(DATA FOR THE TASK begins)

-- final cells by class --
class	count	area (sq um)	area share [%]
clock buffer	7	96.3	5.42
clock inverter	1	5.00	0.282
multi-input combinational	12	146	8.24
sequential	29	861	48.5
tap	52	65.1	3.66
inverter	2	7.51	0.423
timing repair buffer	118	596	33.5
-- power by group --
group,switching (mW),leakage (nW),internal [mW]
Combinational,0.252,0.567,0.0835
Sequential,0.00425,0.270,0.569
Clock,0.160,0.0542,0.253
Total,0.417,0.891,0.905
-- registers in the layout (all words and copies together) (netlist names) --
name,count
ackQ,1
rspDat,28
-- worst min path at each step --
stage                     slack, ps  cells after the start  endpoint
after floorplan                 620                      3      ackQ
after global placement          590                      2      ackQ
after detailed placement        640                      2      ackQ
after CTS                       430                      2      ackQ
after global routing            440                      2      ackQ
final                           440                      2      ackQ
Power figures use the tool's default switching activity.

(DATA FOR THE TASK ends)

__TASK DIRECTIONS__: Lines of the listing above that contain the word "count" should all be returned.

__EXPECTED ANSWER__:
class	count	area (sq um)	area share [%]
name,count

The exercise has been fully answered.